意図が汲み取れず首を傾げるアルマを捨て置き、彼女はごく自然な動作で身体の向きを変えると、
「ディートハルト様」
と、堂々と声を上げた。ディートハルトのあからさまに怪訝を孕んだ視線が自身に向くのを確認すると、エリーチカは扇子を広げて口もとを隠しながら、実に優美に微笑んだ。
「非常に優秀な従者に恵まれておりますのね。羨ましい限りですわ」
「……ええ、私もそう思います」
「ふぅん、謙遜さえなさらないのね……まったく、嫌になるわ」
「事実ですから」
「ワタクシ、貴方様のそういうハッキリとした言動が好みでしたの。誰にも阿らない姿勢も。今でも貴方様に最も相応しい女はワタクシを置いて他にはいないと思っておりますわ」
「私はそうは思いませんし、貴女と特別な関係になることは未来永劫あり得ません」
「…………そう、残念だわ」
言葉とは裏腹に、彼女は極端な落胆を表に出すこともなく、わずかに肩を竦めるのみだった。
「エリーチカ、引き際は大事だぞ?」
「分かっておりますわ、お祖父様。……はぁ、今後は国外にもっと目を向けるべきかしらね」
グランツ卿の横入りにも気分を害することなく、エリーチカは自分に言い聞かせるように呟いた。

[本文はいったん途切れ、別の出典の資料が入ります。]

This is an optimization exercise on Yosys and OpenROAD, whose aim is small area, a short achievable clock period and few clock cycles, not a production implementation. Where RTL was checked, it was by simulation tests only, not by an equivalence proof against the original. Power figures rest on the tool's default switching activity, not on a simulated workload.

run 1:
Design frame_reader, start of the top module:
module frame_reader (
    input  wire       clk,
    input  wire       rst,
    input  wire       in_valid,
    output wire       in_ready,
    input  wire [7:0] in_data,
    output wire       out_valid,
    input  wire       out_ready,
    output wire [7:0] out_data,
    output wire       out_last,
    output wire       out_discard
);
    localparam [7:0] MAGIC0      = 8'h55;
    localparam [7:0] MAGIC1      = 8'hAA;
    localparam [7:0] MAX_PAYLOAD = 8'd57;
    localparam [2:0] S_IDLE = 3'd0,    
                     S_M1   = 3'd1,    
                     S_ID   = 3'd2,    
                     S_LS   = 3'd3,    
                     S_LEN  = 3'd4,    
                     S_BODY = 3'd5;    
    reg        in_rdy_r;
    reg        bv;                     
    reg  [7:0] b;
    assign in_ready = in_rdy_r;
    always @(posedge clk) begin
        b  <= in_data;
  ...
Settings: LEC_CHECK=0, CAP_MARGIN=20, CORE_MARGIN=2, CORE_UTILIZATION=40, PLACE_DENSITY=0.6, SLEW_MARGIN=20; clock period 6.0 ns.
run.sh (not shown) runs the stock make flow with config.mk's settings and CLKGATE_MAP_FILE= SYNTH_SCRIPT=/design/flow/synth_recipe.tcl, a recipe that flattens the netlist after the stock synthesis.
Run 1 ended with every stage complete and zero timing, DRC or antenna violations.
Context: an optimization exercise on an open-source flow, tuned for small area. The choices shown serve that exercise and are no tape-out recipe. Function was checked by simulation only, so behaviour that the tests miss may differ from the original. Power figures rest on the tool's default switching activity, not on a simulated workload.

==> design/flow/design.v <==
module eemon_regmap (
  input  wire [7:0]  idx,
  output reg  [20:0] entry
);
  always @* begin
    case (idx)
      8'd1: entry = {1'b1, 16'h248E, 4'd2};
      8'd6: entry = {1'b1, 16'h7D57, 4'd2};
      8'd7: entry = {1'b1, 16'hECAD, 4'd6};
      8'd8: entry = {1'b1, 16'h8A36, 4'd8};
      8'd11: entry = {1'b1, 16'h7071, 4'd5};
      8'd17: entry = {1'b1, 16'h1CA3, 4'd3};
      8'd20: entry = {1'b1, 16'h106F, 4'd5};
      8'd22: entry = {1'b1, 16'hCD65, 4'd4};
      8'd23: entry = {1'b1, 16'h21E3, 4'd3};
      8'd24: entry = {1'b1, 16'hA11D, 4'd3};
      8'd25: entry = {1'b1, 16'hFF9B, 4'd6};
      8'd26: entry = {1'b1, 16'hEAEE, 4'd2};
      8'd31: entry = {1'b1, 16'h879E, 4'd2};
      8'd35: entry = {1'b1, 16'h7E45, 4'd8};
      8'd39: entry = {1'b1, 16'h8686, 4'd6};
      8'd40: entry = {1'b1, 16'hCC7E, 4'd5};
      8'd41: entry = {1'b1, 16'h704A, 4'd2};
      8'd49: entry = {1'b1, 16'hFCAE, 4'd1};
      8'd50: entry = {1'b1, 16'h181F, 4'd1};
      8'd53: entry = {1'b1, 16'h4E41, 4'd2};
      8'd55: entry = {1'b1, 16'hD825, 4'd1};
      8'd56: entry = {1'b1, 16'hC500, 4'd6};
      8'd57: entry = {1'b1, 16'hEFA4, 4'd8};
      8'd58: entry = {1'b1, 16'h80B9, 4'd8};
      8'd59: entry = {1'b1, 16'h05E0, 4'd1};
      8'd62: entry = {1'b1, 16'h889D, 4'd5};
      8'd67: entry = {1'b1, 16'h391D, 4'd4};
      8'd68: entry = {1'b1, 16'hDE99, 4'd2};
      8'd70: entry = {1'b1, 16'hE84E, 4'd0};
      8'd71: entry = {1'b1, 16'h86DA, 4'd8};
      8'd74: entry = {1'b1, 16'h5B78, 4'd8};
      8'd75: entry = {1'b1, 16'h367B, 4'd4};
      8'd86: entry = {1'b1, 16'h65D7, 4'd2};
      8'd87: entry = {1'b1, 16'hBF71, 4'd2};
      8'd88: entry = {1'b1, 16'h004A, 4'd5};
      8'd90: entry = {1'b1, 16'hFA2A, 4'd0};
      8'd91: entry = {1'b1, 16'h3946, 4'd5};
      8'd92: entry = {1'b1, 16'h9D72, 4'd3};
      8'd93: entry = {1'b1, 16'h1DA8, 4'd3};
      8'd94: entry = {1'b1, 16'h2852, 4'd1};
      8'd96: entry = {1'b1, 16'hF8D3, 4'd1};
      8'd97: entry = {1'b1, 16'h4063, 4'd2};
      8'd107: entry = {1'b1, 16'hF358, 4'd8};
      8'd108: entry = {1'b1, 16'h548B, 4'd4};
      8'd114: entry = {1'b1, 16'hD8A5, 4'd3};
      8'd116: entry = {1'b1, 16'h66FD, 4'd4};
      8'd117: entry = {1'b1, 16'hCC48, 4'd5};
      8'd129: entry = {1'b1, 16'hE04E, 4'd8};
      8'd137: entry = {1'b1, 16'hE729, 4'd1};
      8'd139: entry = {1'b1, 16'h7EED, 4'd3};
      8'd141: entry = {1'b1, 16'h20C8, 4'd5};
      8'd143: entry = {1'b1, 16'h0AC5, 4'd8};
      8'd147: entry = {1'b1, 16'h75D1, 4'd3};
      8'd150: entry = {1'b1, 16'h03AE, 4'd1};
      8'd151: entry = {1'b1, 16'h1E24, 4'd3};
      8'd154: entry = {1'b1, 16'h2282, 4'd0};
      8'd158: entry = {1'b1, 16'hA92D, 4'd1};
      8'd160: entry = {1'b1, 16'h79DB, 4'd4};
      8'd162: entry = {1'b1, 16'hF888, 4'd3};
      8'd165: entry = {1'b1, 16'h43BE, 4'd7};
      8'd166: entry = {1'b1, 16'h7C6A, 4'd7};
      8'd169: entry = {1'b1, 16'hD06A, 4'd3};
      8'd173: entry = {1'b1, 16'h304B, 4'd1};
      8'd178: entry = {1'b1, 16'hDCB2, 4'd5};
      8'd179: entry = {1'b1, 16'hD8DF, 4'd6};
      8'd180: entry = {1'b1, 16'hEF1D, 4'd0};
      8'd183: entry = {1'b1, 16'h3263, 4'd0};
      8'd186: entry = {1'b1, 16'hCE24, 4'd5};
      8'd188: entry = {1'b1, 16'h37F2, 4'd3};
      8'd189: entry = {1'b1, 16'h6218, 4'd3};
      8'd193: entry = {1'b1, 16'hE5B0, 4'd2};
      8'd194: entry = {1'b1, 16'hD800, 4'd2};
      8'd195: entry = {1'b1, 16'h8E9D, 4'd7};
      8'd199: entry = {1'b1, 16'h7FE6, 4'd1};
      8'd205: entry = {1'b1, 16'hE2E2, 4'd8};
      8'd206: entry = {1'b1, 16'h3221, 4'd0};
      8'd207: entry = {1'b1, 16'h078E, 4'd1};
      8'd212: entry = {1'b1, 16'h7906, 4'd2};
      8'd221: entry = {1'b1, 16'hD015, 4'd7};
      8'd228: entry = {1'b1, 16'hF674, 4'd3};
      8'd233: entry = {1'b1, 16'hCD55, 4'd0};
      8'd235: entry = {1'b1, 16'h544B, 4'd6};
      8'd236: entry = {1'b1, 16'h011A, 4'd6};
      8'd237: entry = {1'b1, 16'h87C8, 4'd7};
      8'd240: entry = {1'b1, 16'h920C, 4'd6};
      8'd243: entry = {1'b1, 16'hF92C, 4'd2};
      8'd247: entry = {1'b1, 16'h613A, 4'd4};
      8'd253: entry = {1'b1, 16'h6F76, 4'd0};
      8'd254: entry = {1'b1, 16'h1F35, 4'd5};
      8'd255: entry = {1'b1, 16'h1D44, 4'd0};
      default: entry = 21'd0;
    endcase
  end
endmodule
module eemon_fmt (
  input  wire [3:0]  tag,
  input  wire [31:0] cin,          
  input  wire [31:0] vin,          
  output reg  [31:0] dec,          
  output reg  [31:0] enc,          
  output reg         repr,         
  output reg  [2:0]  nbytes        
);
  always @* begin
    case (tag)
      4'd0:    begin nbytes = 3'd1; dec = {24'd0, cin[7:0]};            end
      4'd1:    begin nbytes = 3'd2; dec = {16'd0, cin[15:0]};           end
      4'd2:    begin nbytes = 3'd4; dec = cin;                          end
      4'd3:    begin nbytes = 3'd1; dec = {{24{cin[7]}}, cin[7:0]};     end
      4'd4:    begin nbytes = 3'd2; dec = {{16{cin[15]}}, cin[15:0]};   end
      4'd5:    begin nbytes = 3'd4; dec = cin;                          end
      4'd6:    begin nbytes = 3'd4; dec = {8'd0, cin[23:0]};            end
      4'd7:    begin nbytes = 3'd4; dec = {{8{cin[23]}}, cin[23:0]};    end
      4'd8:    begin nbytes = 3'd4; dec = {4'd0, cin[27:0]};            end
      default: begin nbytes = 3'd4; dec = 32'd0;                        end
    endcase
    case (tag)
      4'd0:    begin repr = vin[31:8] == 24'd0;                                   enc = vin;                 end
      4'd1:    begin repr = vin[31:16] == 16'd0;                                  enc = vin;                 end
      4'd2:    begin repr = 1'b1;                                                 enc = vin;                 end
      4'd3:    begin repr = (vin[31:7] == 25'd0) || (vin[31:7] == {25{1'b1}});    enc = {24'd0, vin[7:0]};   end
      4'd4:    begin repr = (vin[31:15] == 17'd0) || (vin[31:15] == {17{1'b1}});  enc = {16'd0, vin[15:0]};  end
      4'd5:    begin repr = 1'b1;                                                 enc = vin;                 end
      4'd6:    begin repr = vin[31:24] == 8'd0;                                   enc = vin;                 end
      4'd7:    begin repr = (vin[31:23] == 9'd0) || (vin[31:23] == {9{1'b1}});    enc = vin;                 end
      4'd8:    begin repr = (vin[31:28] == 4'd0) &&
                            ((vin[27:23] == 5'd0) || (vin[27:23] == 5'b11111));   enc = vin;                 end
      default: begin repr = 1'b0;                                                 enc = 32'd0;               end
    endcase
  end
endmodule
module eemon_quad (
  input  wire        clk,
  input  wire        rst,
  input  wire        ev,           
  input  wire [1:0]  cur,          
  output reg  [1:0]  prev_pins,
  output reg  [31:0] sub_inc,
  output reg  [31:0] inv_cnt,
  output reg  [31:0] value
);
  reg        jump;
  reg [31:0] dir;
  reg [31:0] s_n;
  reg [31:0] i_n;
  reg [35:0] salvage;
  reg [35:0] t;
  always @* begin
    jump = (prev_pins ^ cur) == 2'b11;
    case ({prev_pins, cur})
      4'd13, 4'd4, 4'd2, 4'd11: dir = 32'd1;
      4'd14, 4'd8, 4'd1, 4'd7:  dir = 32'hFFFF_FFFF;
      default:                  dir = 32'd0;
    endcase
    s_n = jump ? sub_inc : sub_inc + dir;
    i_n = jump ? inv_cnt + 32'd1 : inv_cnt;
    if (s_n == 32'd0)
      salvage = 36'd0;
    else if (s_n[31])
      salvage = 36'd0 - {3'b000, i_n, 1'b0};
    else
      salvage = {3'b000, i_n, 1'b0};
    t = {{4{s_n[31]}}, s_n} + salvage;
  end
  always @(posedge clk) begin
    if (rst) begin
      prev_pins <= 2'b11;
      sub_inc   <= 32'd0;
      inv_cnt   <= 32'd0;
      value     <= 32'd0;
    end else if (ev && cur != prev_pins) begin
      prev_pins <= cur;
      if (cur == 2'b11) begin
        value   <= value + t[33:2];
        sub_inc <= 32'd0;
        inv_cnt <= 32'd0;
      end else begin
        sub_inc <= s_n;
        inv_cnt <= i_n;
      end
    end
  end
endmodule
module eemon_button #(
  parameter [31:0] DEBOUNCE_DEFAULT = 32'd20
) (
  input  wire        clk,
  input  wire        rst,
  input  wire        ev,           
  input  wire        lvl,          
  input  wire [31:0] now,
  input  wire        set_win,      
  input  wire [31:0] set_val,
  input  wire        drain,        
  output reg  [31:0] pending,
  output reg  [31:0] window
);
  reg [31:0] press_t;
  reg [31:0] rel_t;
  reg        press_v;
  reg        rel_v;
  wire [31:0] since_rel   = now - rel_t;
  wire [31:0] since_press = now - press_t;
  wire        rel_ok      = !rel_v   || (since_rel   >= window);
  wire        press_ok    = !press_v || (since_press >= {window[30:0], 1'b0});
  wire        accept      = ev && !lvl && rel_ok && press_ok;
  wire [31:0] pend_base   = drain ? 32'd0 : pending;
  always @(posedge clk) begin
    if (rst) begin
      press_t <= 32'd0;
      rel_t   <= 32'd0;
      press_v <= 1'b0;
      rel_v   <= 1'b0;
      pending <= 32'd0;
      window  <= DEBOUNCE_DEFAULT;
    end else begin
      if (ev && lvl) begin
        rel_t <= now;
        rel_v <= 1'b1;
      end
      if (accept) begin
        press_t <= now;
        press_v <= 1'b1;
      end
      if (accept && pend_base != 32'hFFFF_FFFF)
        pending <= pend_base + 32'd1;
      else
        pending <= pend_base;
      if (set_win)
        window <= set_val;
    end
  end
endmodule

アルマはその姿から、彼女がディートハルトへの執着を断ち切ろうとしているのだとようやく理解する。
同時に、その事実にホッとしている自分にも――気づいてしまった。
これが恋なのか愛なのかはアルマにはまだよく分からないが、そろそろ認めるべきだろう。
自分自身が持つ、ディートハルトへの独占欲を。
アルマはふいに背後を首だけでこっそり振り返る。
すると当然のようにディートハルトはこちらを見ていて、目が合って、微笑まれ、
「アルマ、どうかしましたか?」
こんな風に優しく問いかけてくる。
それを目の当たりにして、アルマはずっと考えてきたあることを漸く決断した。
「……うん。やっぱり選択肢は多いに越したことないよね」
「? 何の話でしょうか?」
「わたしたちの将来についての話……でしょうか。夜会が終わったらきちんと話しますので」
それ以上は答える気はないと意思表示をすれば、ディートハルトは素直に引き下がる。
その一連のやりとりを見ていたグランツ卿が、かつてないほどに真剣味を帯びた声音でアルマに言った。
「……嬢ちゃん、くれぐれも怪我とかには気ぃ付けるんだぞ。お前さんに何かあったら、こいつを止められる奴がいなくなるからな」
どうしてわざわざそんなことを言うのだろうか。
アルマがそう問い返そうとする直前、夜会の開幕を告げる管楽器の音色が大広間に響き渡った。